The Delaware Supreme Court granted a motion for interlocutory review, finding that a lower court’s ruling relating to whether a corporate parent’s defense cost payments counted towards its wholly-owned subsidiaries’ self insured retention (“SIR”) addressed issues of material importance to the insurance coverage dispute. Aearo Technologies LLC v. Ace American Ins. Co., No. 423, 2024 (Del. Dec. 2, 2024).

Background

Aearo, a manufacturer and distributor of earplugs, was acquired by 3M in 2008. 3M continued to distribute the earplugs until 2015. Beginning in 2018, hundreds of thousands of claims were filed against Aearo and 3M, seeking damages for hearing-related injuries allegedly caused by the earplugs. The suits were consolidated into a multidistrict litigation (“MDL”) and, in numerous trials that ensued, 3M faced verdicts of over $250 million. Aearo and 3M ultimately settled the underlying lawsuits for more than $6 billion.

In 2023, 3M and Aearo sued several insurers that had issued commercial general liability policies to Aearo, seeking coverage for defense costs as well as a settlement that was reached in the MDL. 3M and Aearo moved for partial summary judgment, arguing that five primary insurers were obligated to cover approximately $372 million that 3M paid in defenses costs and approximately $412,000 that Aearo paid in defense costs. In response, the insurers moved for partial summary judgment, arguing, among other things, that they had no obligation to pay such costs because 3M was not an insured under the policies and because 3M’s payments did not erode Aearo’s $250,000 SIR under the policies.

Decision

A Delaware trial court denied Aearo and 3M’s motion and granted in part and denied in part the insurers’ motion for partial summary judgment. The trial court ruled that, under four primary policies, defense costs paid by 3M did not count towards the SIR and that issues of fact existed as to whether Aearo’s payment of defense costs exhausted the SIR. The court also held that issue of facts existed as to whether Aearo provided adequate notice to or obtained consent from the insurers before incurring defense costs.

As to the primary insurers’ motion, the court ruled that coverage obligations must be decided on a case-by-case basis since the policies had different coverage periods and the suits named different defendants and alleged injuries at different times. The court concluded that issues of fact existed as to whether defense costs were jointly incurred by Aearo and 3M and how such costs should be allocated. The trial court granted one primary insurer’s motion for partial summary judgment (Twin City), ruling that the single Aearo entity that was insured under that policy and had not paid any defense costs that satisfied the SIR.

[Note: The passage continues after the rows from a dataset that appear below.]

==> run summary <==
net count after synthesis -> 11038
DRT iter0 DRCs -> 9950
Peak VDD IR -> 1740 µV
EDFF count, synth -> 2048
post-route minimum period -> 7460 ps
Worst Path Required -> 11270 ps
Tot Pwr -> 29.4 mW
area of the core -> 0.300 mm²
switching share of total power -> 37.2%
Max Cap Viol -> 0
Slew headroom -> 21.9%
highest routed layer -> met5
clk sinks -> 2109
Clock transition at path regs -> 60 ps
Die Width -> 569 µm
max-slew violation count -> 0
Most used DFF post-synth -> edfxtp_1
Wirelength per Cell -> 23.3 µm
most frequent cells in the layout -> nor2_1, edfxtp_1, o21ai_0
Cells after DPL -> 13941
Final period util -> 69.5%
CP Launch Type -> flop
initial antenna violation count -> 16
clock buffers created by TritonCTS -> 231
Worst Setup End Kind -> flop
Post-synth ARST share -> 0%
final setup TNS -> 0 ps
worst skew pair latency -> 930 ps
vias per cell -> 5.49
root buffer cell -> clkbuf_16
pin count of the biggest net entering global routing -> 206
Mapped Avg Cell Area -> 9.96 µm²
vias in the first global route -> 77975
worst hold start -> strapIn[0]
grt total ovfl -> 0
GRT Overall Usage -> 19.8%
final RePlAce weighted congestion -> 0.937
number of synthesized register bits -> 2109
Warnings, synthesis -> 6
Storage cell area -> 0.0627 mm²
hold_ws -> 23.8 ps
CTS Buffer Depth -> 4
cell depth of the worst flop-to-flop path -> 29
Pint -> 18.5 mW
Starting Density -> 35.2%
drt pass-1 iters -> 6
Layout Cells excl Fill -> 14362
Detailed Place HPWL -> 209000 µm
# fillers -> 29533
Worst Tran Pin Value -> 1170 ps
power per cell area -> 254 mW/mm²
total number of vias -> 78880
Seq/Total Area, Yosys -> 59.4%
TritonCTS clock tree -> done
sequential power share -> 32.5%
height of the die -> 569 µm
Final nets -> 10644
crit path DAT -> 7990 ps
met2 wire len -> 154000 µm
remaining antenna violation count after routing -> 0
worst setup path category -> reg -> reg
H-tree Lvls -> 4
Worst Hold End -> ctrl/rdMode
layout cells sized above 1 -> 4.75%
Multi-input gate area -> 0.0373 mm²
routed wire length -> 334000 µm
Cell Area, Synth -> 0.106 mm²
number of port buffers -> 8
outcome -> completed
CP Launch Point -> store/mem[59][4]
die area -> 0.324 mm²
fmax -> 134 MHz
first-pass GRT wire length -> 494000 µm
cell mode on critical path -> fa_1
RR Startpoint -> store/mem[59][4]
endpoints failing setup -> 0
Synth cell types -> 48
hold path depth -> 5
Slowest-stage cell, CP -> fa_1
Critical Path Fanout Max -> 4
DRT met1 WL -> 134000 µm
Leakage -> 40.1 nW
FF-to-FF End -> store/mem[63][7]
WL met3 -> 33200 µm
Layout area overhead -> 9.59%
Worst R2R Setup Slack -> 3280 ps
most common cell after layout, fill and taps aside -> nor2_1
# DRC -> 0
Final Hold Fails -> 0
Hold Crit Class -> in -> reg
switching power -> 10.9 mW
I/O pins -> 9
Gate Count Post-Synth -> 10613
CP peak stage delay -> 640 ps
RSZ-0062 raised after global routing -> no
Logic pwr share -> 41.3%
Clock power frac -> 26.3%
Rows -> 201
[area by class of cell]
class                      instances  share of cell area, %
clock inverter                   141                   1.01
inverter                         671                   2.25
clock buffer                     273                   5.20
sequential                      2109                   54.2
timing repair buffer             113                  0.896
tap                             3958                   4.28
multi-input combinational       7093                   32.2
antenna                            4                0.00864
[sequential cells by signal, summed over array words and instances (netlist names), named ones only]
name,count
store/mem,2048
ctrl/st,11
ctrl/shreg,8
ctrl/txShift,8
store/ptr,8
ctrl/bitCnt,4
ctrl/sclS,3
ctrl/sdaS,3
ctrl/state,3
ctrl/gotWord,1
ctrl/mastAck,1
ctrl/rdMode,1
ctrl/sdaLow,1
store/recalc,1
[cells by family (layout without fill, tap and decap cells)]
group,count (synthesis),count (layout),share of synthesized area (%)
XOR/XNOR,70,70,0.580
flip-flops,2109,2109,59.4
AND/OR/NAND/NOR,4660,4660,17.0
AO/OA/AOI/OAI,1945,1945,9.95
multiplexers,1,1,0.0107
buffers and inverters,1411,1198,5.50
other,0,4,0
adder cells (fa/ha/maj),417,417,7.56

In granting the petition for interlocutory review, the Delaware Supreme Court emphasized that the trial court’s decision implicated “substantial issues of material importance” to the merits of the coverage dispute, including whether 3M’s payments of defense costs count toward “its wholly owned subsidiaries’ [Aearo’s] self-insured retention.”

Comments

Because a key issue in this case relates to whether an insured’s obligations under a policy can be satisfied by a payment from a corporate affiliate under Delaware law, the Delaware Supreme Court’s ruling may speak to both issues of insurance coverage and corporate law. We will keep you posted on developments in this matter.